What if we look at the WebAssembly sandbox as a special virtualised architecture? Because that's almost exactly what it is. We could port the Linux kernel to this new architecture and use the VirtIO framework to make the kernel talk to the outside world. The outside would be your browser, or whatever wasm engine you would run on the server-side.

It would look something like this:
Each application runs in it's own isolated wasm sandbox and basically consist of an application wasm modules and a kernel wasm module. The application module imports it's own application memory, while the kernel module imports both application memory and shared kernel memory. 

[For the uninitiated: a wasm module conains the executable wasm code and has nothing to do with kernel modules in the native world.]

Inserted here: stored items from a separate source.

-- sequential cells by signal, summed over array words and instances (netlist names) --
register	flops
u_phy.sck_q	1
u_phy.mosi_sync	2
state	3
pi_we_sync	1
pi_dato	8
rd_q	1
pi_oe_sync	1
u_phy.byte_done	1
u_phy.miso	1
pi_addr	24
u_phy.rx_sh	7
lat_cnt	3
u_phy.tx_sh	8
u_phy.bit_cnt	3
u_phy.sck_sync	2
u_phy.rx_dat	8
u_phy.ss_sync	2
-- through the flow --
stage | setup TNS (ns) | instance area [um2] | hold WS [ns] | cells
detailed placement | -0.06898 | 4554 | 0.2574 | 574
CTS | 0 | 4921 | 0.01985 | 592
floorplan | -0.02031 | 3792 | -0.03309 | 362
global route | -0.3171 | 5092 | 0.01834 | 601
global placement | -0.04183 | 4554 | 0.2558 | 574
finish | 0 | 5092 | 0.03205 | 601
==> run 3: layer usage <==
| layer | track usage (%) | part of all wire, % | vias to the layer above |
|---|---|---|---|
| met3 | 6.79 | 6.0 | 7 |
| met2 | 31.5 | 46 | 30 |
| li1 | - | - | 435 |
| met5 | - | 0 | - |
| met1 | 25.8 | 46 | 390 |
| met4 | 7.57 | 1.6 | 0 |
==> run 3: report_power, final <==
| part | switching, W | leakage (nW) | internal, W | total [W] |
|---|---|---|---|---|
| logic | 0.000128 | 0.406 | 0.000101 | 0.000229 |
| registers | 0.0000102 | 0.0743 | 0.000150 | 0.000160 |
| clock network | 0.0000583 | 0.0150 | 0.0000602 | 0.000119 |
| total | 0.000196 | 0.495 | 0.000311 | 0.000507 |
[src/rtl/msx_io_pkg.sv]
// Shared types and helpers for the MSX joystick-port mouse emulation.
package msx_io_pkg;

  typedef enum logic [1:0] {
    NX_H = 2'd0,
    NX_L = 2'd1,
    NY_H = 2'd2,
    NY_L = 2'd3
  } nibble_state_t;

  localparam logic signed [7:0] MSX_MOUSE_MAX = 8'sh7F;
  localparam logic signed [7:0] MSX_MOUSE_MIN = 8'sh80;

  // Clamp a 10-bit intermediate sum to the 8-bit range the MSX protocol can carry.
  function automatic logic signed [7:0] sat8(input logic signed [9:0] v);
    logic signed [9:0] hi;
    logic signed [9:0] lo;
    hi = {2'b00, MSX_MOUSE_MAX};
    lo = {2'b11, MSX_MOUSE_MIN};
    if (v > hi) begin
      sat8 = MSX_MOUSE_MAX;
    end else if (v < lo) begin
      sat8 = MSX_MOUSE_MIN;
    end else begin
      sat8 = v[7:0];
    end
  endfunction

endpackage

[src/rtl/mouse_axis_acc.sv]
// One motion axis: saturating accumulator plus the snapshot read out by the
// nibble sequence. A packet arriving with a snapshot is folded into the fresh count.
module mouse_axis_acc
  import msx_io_pkg::*;
(
  input  logic              clk_sys,
  input  logic              reset,
  input  logic              pkt_valid,
  input  logic signed [9:0] delta,
  input  logic              snap_take,
  output logic signed [7:0] acc,
  output logic signed [7:0] snap
);

  logic signed [7:0] acc_q, acc_d;
  logic signed [7:0] snap_q, snap_d;
  logic signed [9:0] base_s;
  logic signed [9:0] sum_s;

  always_comb begin
    base_s = 10'sd0;
    sum_s  = 10'sd0;
    snap_d = snap_q;
    if (snap_take) begin
      base_s = 10'sd0;
      snap_d = acc_q;
    end else begin
      base_s = {{2{acc_q[7]}}, acc_q};
      snap_d = snap_q;
    end
    if (pkt_valid) begin
      sum_s = base_s + delta;
    end else begin
      sum_s = base_s;
    end
    acc_d = sat8(sum_s);
  end

  always_ff @(posedge clk_sys) begin
    if (reset) begin
      acc_q  <= 8'sd0;
      snap_q <= 8'sd0;
    end else begin
      acc_q  <= acc_d;
      snap_q <= snap_d;
    end
  end

  assign acc  = acc_q;
  assign snap = snap_q;

endmodule

[src/rtl/msx_mouse_port.sv]
// PS/2 mouse packets to MSX joystick-port mouse nibbles, clocked by the PSG
// strobe; also arbitrates mouse versus joystick ownership of the port.
module msx_mouse_port
  import msx_io_pkg::*;
#(
  parameter int CLK_HZ     = 21477270,
  parameter int TIMEOUT_US = 1500
) (
  input  logic        clk_sys,
  input  logic        reset,
  input  logic [24:0] ps2_mouse,
  input  logic        strobe,
  input  logic        joy_activity,
  output logic [5:0]  data,
  output logic        use_mouse
);

  localparam int TO_CNT = CLK_HZ / 1000000 * TIMEOUT_US;
  localparam int CW     = $clog2(TO_CNT + 1);
  localparam logic [CW-1:0] TO_MAX = CW'(TO_CNT);

  logic s1_q, s2_q, s3_q;
  logic tog_q;
  nibble_state_t state_q, state_d, cur_state_s;
  logic [CW-1:0] cnt_q, cnt_d;
  logic [5:0] data_q, data_d;
  logic use_mouse_q, use_mouse_d;
  logic edge_s, pkt_s, expired_s, snap_take_s;
  logic signed [9:0] delta_x_s, delta_y_s;
  logic signed [7:0] acc_x, acc_y, snap_x, snap_y;
  logic unused_bits;

  // While in reset the synchroniser is preloaded so no phantom edge follows release.
  always_ff @(posedge clk_sys) begin
    if (reset) begin
      s1_q <= strobe;
      s2_q <= strobe;
      s3_q <= strobe;
    end else begin
      s1_q <= strobe;
      s2_q <= s1_q;
      s3_q <= s2_q;
    end
  end

  // Tracks the packet toggle continuously so a stale toggle never counts as a packet.
  always_ff @(posedge clk_sys) begin
    tog_q <= ps2_mouse[24];
  end

  assign edge_s      = s2_q ^ s3_q;
  assign pkt_s       = ps2_mouse[24] ^ tog_q;
  assign expired_s   = (cnt_q == TO_MAX);
  assign cur_state_s = expired_s ? NX_H : state_q;
  assign snap_take_s = edge_s && (cur_state_s == NX_H);

  // MSX counts positive motion to the left, the opposite of PS/2 X.
  assign delta_x_s = -$signed({ps2_mouse[4], ps2_mouse[4], ps2_mouse[15:8]});
  assign delta_y_s = $signed({ps2_mouse[5], ps2_mouse[5], ps2_mouse[23:16]});

  always_comb begin
    state_d     = state_q;
    cnt_d       = cnt_q;
    data_d      = data_q;
    use_mouse_d = use_mouse_q;
    if (edge_s) begin
      cnt_d = '0;
      case (cur_state_s)
        NX_H: begin
          data_d[3:0] = acc_x[7:4];
          state_d     = NX_L;
        end
        NX_L: begin
          data_d[3:0] = snap_x[3:0];
          state_d     = NY_H;
        end
        NY_H: begin
          data_d[3:0] = snap_y[7:4];
          state_d     = NY_L;
        end
        NY_L: begin
          data_d[3:0] = snap_y[3:0];
          state_d     = NX_H;
        end
        default: begin
          data_d[3:0] = 4'hF;
          state_d     = NX_H;
        end
      endcase
    end else if (expired_s) begin
      state_d = NX_H;
    end else begin
      cnt_d = cnt_q + CW'(1);
    end
    if (pkt_s) begin
      data_d[5:4] = ~ps2_mouse[1:0];
    end else begin
      data_d[5:4] = data_q[5:4];
    end
    if (joy_activity) begin
      use_mouse_d = 1'b0;
    end else if (pkt_s) begin
      use_mouse_d = 1'b1;
    end else begin
      use_mouse_d = use_mouse_q;
    end
  end

  always_ff @(posedge clk_sys) begin
    if (reset) begin
      state_q     <= NX_H;
      cnt_q       <= TO_MAX;
      data_q      <= 6'b111111;
      use_mouse_q <= 1'b0;
    end else begin
      state_q     <= state_d;
      cnt_q       <= cnt_d;
      data_q      <= data_d;
      use_mouse_q <= use_mouse_d;
    end
  end

  mouse_axis_acc u_acc_x (
    .clk_sys   (clk_sys),
    .reset     (reset),
    .pkt_valid (pkt_s),
    .delta     (delta_x_s),
    .snap_take (snap_take_s),
    .acc       (acc_x),
    .snap      (snap_x)
  );

  mouse_axis_acc u_acc_y (
    .clk_sys   (clk_sys),
    .reset     (reset),
    .pkt_valid (pkt_s),
    .delta     (delta_y_s),
    .snap_take (snap_take_s),
    .acc       (acc_y),
    .snap      (snap_y)
  );

  // X high comes straight from the accumulator as it is captured; Y is read later.
  assign unused_bits = ^{ps2_mouse[7:6], ps2_mouse[3:2], acc_y, snap_x[7:4]};

  assign data      = data_q;
  assign use_mouse = use_mouse_q;

endmodule

[config.mk]
export PLATFORM = sky130hd
export DESIGN_NAME = msx_mouse_port
export DESIGN_NICKNAME = d
export VERILOG_FILES = /design/src/rtl/msx_io_pkg.sv /design/src/rtl/mouse_axis_acc.sv /design/src/rtl/msx_mouse_port.sv
export SDC_FILE = /design/constraint.sdc
export NUM_CORES = 1
export LEC_CHECK = 0
export ABC_CLOCK_PERIOD_IN_PS = 4500
export BUFFER_PORTS_ARGS = -buffer_cell sky130_fd_sc_hd__buf_2
export CAP_MARGIN = 15
export CELL_PAD_IN_SITES_DETAIL_PLACEMENT = 2
export CELL_PAD_IN_SITES_GLOBAL_PLACEMENT = 2
export CORE_ASPECT_RATIO = 2
export CORE_MARGIN = 4
export CORE_UTILIZATION = 32
export DETAILED_ROUTE_END_ITERATION = 7
export HOLD_SLACK_MARGIN = 0.02
export PLACE_DENSITY = 0.87
export SLEW_MARGIN = 15
export SYNTH_ARGS = -nofsm -noshare
export SYNTH_HDL_FRONTEND = slang
export SYNTH_SLANG_ARGS = --single-unit
[constraint.sdc]
create_clock -name clk_sys -period 4.5 [get_ports clk_sys]
set_input_delay 0.45 -clock clk_sys [delete_from_list [all_inputs] [get_ports clk_sys]]
set_output_delay 0.45 -clock clk_sys [all_outputs]
set_load 0.05 [all_outputs]
### Word level (Yosys, flattened, before mapping)

Cells that the tools add are included.
Widths: inputs -> output; s select.

* add/subtract/negate cells: 4
* $lt $le $gt $ge: 4
* equality and inequality tests: 5
* mux-type cells: 16
* bitwise gates (word level): 3
* reductions and logical operators: 6

Operator list (number)
* $mux 10: 4
* $mux 15: 2
* $gt 10x8->1 const B: 2
* $lt 10x8->1 const B: 2
* $mux 8: 2
* $pmux 4 s4: 1
* $add 15x1->15 const B: 1
* $eq 15x15->1 const B: 1
* $mux 7: 2
* $add 10x10->10: 1
* $add 10x9->10: 1
* $neg 9->10: 1
* $pmux 2 s4: 1
* $reduce_or 2->1: 4
* $eq 2x2->1 const B: 2
* $mux 2: 2
* $eq 2x1->1 const B: 1
* $logic_not 2->1: 1
* $mux 1: 2
* $ne 2x2->1 const B: 1
* $not 2->2: 1
* $xor 1x1->1: 2
* $logic_and 1x1->1: 1

* register bits: 56
* word-level logic and storage cells: 54

### Logic depth before layout (Yosys ltp)

* depth in word-level cells: 10
* gate-level depth with buffers: 21
* gate-level depth less buffers: 18

### Hierarchy

Synthesis repeated with hierarchy kept, for this count alone.

* cell total of the unflattened synthesis: 430
* area, all modules: 3908.7 um^2

Modules (own cells, without submodules)
* mouse_axis_acc: times used 2, cells each 129, area each 1199.9 um^2, seq. area each 320.3 um^2
* msx_mouse_port: times used 1, cells each 172, area each 1508.9 um^2, seq. area each 560.5 um^2

### Worst setup path after synthesis

No wires, ideal clock.

* kind: flip-flop to flip-flop
* start point: register cnt_q[0]
* end point: register u_acc_x.acc_q[1], in the netlist u_acc_x.acc[1]
* setup time: 133 ps
* data arrival time: 4230 ps
* required time: 4367 ps
* path slack: 137 ps
* cell stages (with the launch flop): 22
* buffers on the path: 3
* clock period less this slack: 4363 ps
* path through: dfxtp_1 > inv_1 > ha_1 > nor4b_1 > nand3_1 > nand2_1 > ha_1 > nand2_1 > clkbuf_1 > clkbuf_1 > clkbuf_1 > nand2_1 > ha_1 > inv_1 > fa_1 > a211oi_1 > o21bai_1 > a2111oi_2 > nor3_1 > or2_2 > o221ai_4 > a31oi_1

* word-level cells in the longest chain between the ends: 10
* elaborated cells on any way between the ends: 11
* those cells by class: 1 x add/sub; 2 x order compare; 1 x eq/ne; 5 x mux; 2 x reduce/logical

RTL lines
* start, declared: line msx_mouse_port.sv:25 `logic [CW-1:0] cnt_q, cnt_d;`
* start signal, assigned: line msx_mouse_port.sv:117 `cnt_q <= cnt_d;`
* $eq 15x15->1 (*): line msx_mouse_port.sv:53 `assign expired_s = (cnt_q == TO_MAX);`
* $mux 2 (*)
* $logic_not 2->1 (*): line msx_mouse_port.sv:55 `assign snap_take_s = edge_s && (cur_state_s == NX_H);`
* $logic_and 1x1->1 (*): line msx_mouse_port.sv:55
* $mux 10 (*): line mouse_axis_acc.sv:24 `if (snap_take) begin`
* $add 10x10->10: line mouse_axis_acc.sv:32 `sum_s = base_s + delta;`
* $mux 10 (*): line mouse_axis_acc.sv:31 `if (pkt_valid) begin`
* $lt 10x8->1: line msx_io_pkg.sv:22 `end else if (v < lo) begin`
* $mux 8: line msx_io_pkg.sv:22
* $mux 7 (*): line msx_io_pkg.sv:20 `if (v > hi) begin`
* end signal, assigned: line mouse_axis_acc.sv:41 `acc_q <= 8'sd0;`
* end signal, assigned: line mouse_axis_acc.sv:44 `acc_q <= acc_d;`
* end, declared: line mouse_axis_acc.sv:15 `logic signed [7:0] acc_q, acc_d;`

Mark *: on every way between the ends. The rest lies on a longest branch, timed or not.
A chain may end at the register's enable or synchronous reset.

### Worst setup path after layout

* start point: register cnt_q[0]
* end point: register u_acc_y.acc_q[5], in the netlist u_acc_y.acc[5]

* word-level cells in the longest chain between the ends: 10
* elaborated cells on any way between the ends: 11
* those cells by class: 1 x add/sub; 2 x order compare; 1 x eq/ne; 5 x mux; 2 x reduce/logical

RTL lines (line)
* $eq 15x15->1 (*): msx_mouse_port.sv:53
* $mux 2 (*)
* $logic_not 2->1 (*): msx_mouse_port.sv:55
* $logic_and 1x1->1 (*): msx_mouse_port.sv:55
* $mux 10 (*): mouse_axis_acc.sv:24
* $add 10x9->10: mouse_axis_acc.sv:32
* $mux 10 (*): mouse_axis_acc.sv:31
* $lt 10x8->1: msx_io_pkg.sv:22
* $mux 8: msx_io_pkg.sv:22
* $mux 7 (*): msx_io_pkg.sv:20
* end signal, assigned: mouse_axis_acc.sv:41
* end signal, assigned: mouse_axis_acc.sv:44
* end, declared: mouse_axis_acc.sv:15

Marked as above.

==> flow_metrics.tcl <==
set metrics [dict create \
    cts_root_buf "clkbuf_16" \
    grt_pass1_wl_um 18700 \
    worst-path-max-fanout 16 \
    required_ps 4720 \
    ys_types 48 \
    synth-seq-cells 56 \
    grt_max_degree 48 \
    route.detailed.drc 0 \
    area_growth_pct 16.6 \
    power_density_mw_per_mm2 526 \
    use_met1_pct 18.6 \
    worstHoldStart "strobe" \
    fin_util_pct 38.5 \
    final_cells 606 \
    synth_top_area_share_pct 32.2 \
    multi_input_area_sq_mm 0.00226 \
    place_hpwl_um 8590 \
    fillers 1208 \
    crit_path_start "cnt_q[0]" \
    fin_skew_ps 6.15 \
    grt_pass1_vias 3857 \
    end_kind "flop" \
    period_needed_ps 4170 \
    regArea_sq_mm 0.00112 \
    rsz0062_at_grt "false" \
    syn_nets 486 \
    synth_warnings 0 \
    core_area_sq_mm 0.0105 \
    vias 3328 \
    avgSynthCellArea_sq_um 8.07 \
    clock_sinks 56 \
    ant_nets 0 \
    place_inst 597 \
    holdCritPathClass "input port to flop" \
    ys_async_sr_fraction_pct 0 \
    yosysTopAreaCell "dfxtp_1" \
    max_cap_violations 0 \
    rows 53 \
    nets 523 \
    synth-edff-count 0 \
    insertedDiodeCount 0 \
    maxSlewHeadroom_pct 42.4 \
    post_dp_cell_area_sq_mm 0.00385 \
    hold_viol 0 \
    synthTopCellsByCount "dfxtp_1, nand2_1, a21oi_1" \
    use_met3_pct 1.85 \
    numCtsBuffers 5 \
    cts.path.max_buffers 2 \
    drt-pass1-iter-count 4 \
    routed_wl_um 11200 \
    synth_ff_type "dfxtp_1" \
    synthCells 431 \
    yosysSeqAreaShare_pct 32.2 \
    max_freq_mhz 240 \
    die_h_um 155 \
    synth_area_leaders "dfxtp_1, ha_1, a21oi_1" \
    ctsHtreeMaxLevel 2 \
    antenna_found_initial 0 \
    grt_usage_pct 18.7 \
    start_util_pct 33.0 \
    maxSlewViolCount 0 \
    setup_viol 0 \
    io_buffers 31 \
    worstSkewPairLatency_ps 300 \
    met2_usage_pct 37.6 \
    cts_tree "yes" \
    criticalPathCategory "flop to flop" \
    drt_iter0_drc 67 \
    power_leakage_nw 1.72 \
    vias_per_cell 5.49 \
    ir_drop_v 0.000199 \
    boundaryPins 36 \
    hold_buffers 0 \
    status "completed" \
    timing.rr.start "cnt_q[0]" \
    path_clk_slew_ps 80 \
    gp_congestion 0.798 \
    dieArea_sq_mm 0.0127 \
    yosysMostFrequentCell "dfxtp_1" \
    syn_area_sq_mm 0.00348 \
    gr-total-overflow 0 \
    start_kind "flop" \
    finalCritPeriodShare_pct 92.7 \
    whs_ps 263 \
    worst_pin_slew_ps 863 \
    busiest_layer "met2" \
    wire_per_inst_um 18.5 \
    drive_gt1_share_pct 14.5 \
    setup-tns-final_ps 0 \
    final_cell_area_sq_mm 0.00406 \
    critPathArrivalTime_ps 4390 \
    die_width_um 81.7 \
]
==> critical path: stages (launching register included) <==
cell      delay, ps
dfxtp_1         420
inv_1            70
ha_1            190
nor4b_1         140
nand3_1         130
nand2_1         100
ha_1            270
nand2_2         170
buf_4           240
and2_1          150
ha_1            240
inv_1            80
fa_1            420
nor2b_2         210
o221ai_1        160
a31oi_1         270
buf_4           160
nor3_2           60
nor2_4          220
a22oi_1         150
o22ai_1         220
==> layout by cell type, fill, tap and decap left out, types with 7 or more instances in the layout <==
master   count
a21o_1      13
a21oi_1     40
a31oi_1      7
and2_1      15
buf_2       31
buf_4       13
dfxtp_1     56
ha_1        24
inv_1       25
nand2_1     48
nand3_1     12
nor2_1      36
nor3_1      13
o211a_1      7
o21ai_0     17
xnor2_1     14
xor2_1       9
==> layout make-up <==
class	instances	area share, %
Clock buffer	5	3.09
Clock inverter	3	0.710
Inverter	25	2.31
Multi-Input combinational cell	336	55.8
Sequential cell	56	27.6
Tap cell	137	4.23
Timing Repair Buffer	44	6.23
==> cells by family after synthesis <==
logic type	synth area share [%]
compound gates	26.1
xor+xnor	6.51
simple gates	21.2
flops	32.2
fa+ha+maj	9.78
buf+inv	4.21
==> state kept, by name, summed over array words and instances, names as in the netlist <==
signal / flops
cnt_q: 15
u_acc_x.acc: 8
u_acc_y.acc: 8
u_acc_y.snap: 8
data: 6
u_acc_x.snap: 4
state_q: 2
s1_q: 1
s2_q: 1
s3_q: 1
tog_q: 1
use_mouse: 1
==> metal layers <==
| metal | wire [um] | part of all wire, % | up-vias |
|---|---|---|---|
| li1 | - | - | 1602 |
| met1 | 4000 | 36 | 1669 |
| met2 | 6730 | 60 | 37 |
| met3 | 167 | 1.5 | 20 |
| met4 | 306 | 2.7 | 0 |
| met5 | 0 | 0 | - |
==> path summary, 6_finish.rpt <==
check / end / slack (ps) / cells after the start
setup / recovery: u_acc_y.acc[5] / 330 / 20
hold / removal: s1_q / 260 / 1
setup reg to reg: u_acc_y.acc[5] / 330 / 20
hold reg to reg: u_acc_x.snap[3] / 470 / 2
==> where the power goes <==
group / leakage [nW] / internal, mW / switching, mW
registers: 0.463 / 0.597 / 0.0746
logic: 1.18 / 0.407 / 0.631
clock network: 0.0767 / 0.215 / 0.207
total: 1.72 / 1.22 / 0.913
==> what timing repair did <==
| item | 4_1_cts | 5_1_grt |
|---|---|---|
| setup buffers | 0 | 1 |
| hold endpoints to repair | 0 | 0 |
| setup endpoints to repair | 0 | 15 |
| gates resized for setup | 0 | 9 |
==> per-stage QoR <==
stage / worst slack, ps / power (mW)
final: 330 / 2.13
after global routing: 17.8 / 2.30
after CTS: 22.5 / 2.13
after floorplan: 137 / 1.39
after detailed placement: 76.6 / 1.69
after global placement: 296 / 1.62
No activity file was read; power rests on OpenSTA's default activity.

This makes application memory accessible by both the application and kernel, while kernel memory is only accessible to the kernel module. The kernel memory is shared with other kernel wasm modules inside other wasm sandboxes. This make it possible for application interaction to happen through the kernel module which shares it's memory and state with other kernel modules.


Leroy Jenkin' it


Somebody already managed to compile the linux kernel (or rather lkl) to ASM.js using Emscripten. Porting it to wasm should be easy and totally doable! ASM.js is the predecessor of WASM so all that was left to do is change some compilation settings so we get wasm instead of asm.js.

Sadly things aren't that easy. The original ASM.js port of the Linux kernel is based on an older Linux lkl version (4.x) so patches had to be ported to a the newer Linux lkl version (6.x). Next was the switch to wasm. Turns out wasm doesn't like Linux spinlock implementation because of computed gotos which wasm does not support. This can be fixed by implementing wasm own build-in locking mechanism. After some trial-and-error, it was time to take a step back and look at the bigger picture. As it turns out, porting the Linux kernel to wasm requires a lot more work than some minimal patches on top of lkl. 

The wasm standard deviates quite a lot from existing architectures. Wasm modules have no relation with the ELF format, so loading & linking is going to problematic. There is no standard way to dynamically link wasm modules. Computed GOTOs are not supported and a lot of more advances instructions are not available. This effectively calls for wasm to be treated as an entirely new architecture inside the Linux kernel.

First step is to investigate if there is any way we can even link wasm modules. There is an unofficial standard implemented by llvm but sadly there is no stand-alone mapper & loader available. Cool, let's just implement it ourself.

This experiment made some things clear on how and what is needed to link a wasm modules, especially when dealing with multiple threads/processes in the form of web workers. The mapping positions of wasm modules into memory needs to be cached per process while update and retrieval of this information must be thread-safe. 

All of this is already done in some form by the Linux kernel for the ELF executable format, which first maps the file into memory and then hands over execution to the ld.so defined in the ELF file itself. The Linux kernel gives us some handles in the form of binfmt_misc to load arbitrary executable formats but more investigation is required if this is enough to load wasm modules.

This exploration barely scratches the surfaces but already reveals some things that will be needed to port the Linux kernel to WASM.

edit 3 September 2024: An exciting and ongoing linux kernel port to WASM can be found here: https://github.com/tombl/linux

To be continued.

Thursday, July 20, 2023

Some history about Greenfield Part 2

Part 1

This is the second part of some history about Greenfield and was not posted on Twitter, but instead some time later as a blog post in the summer of 2023.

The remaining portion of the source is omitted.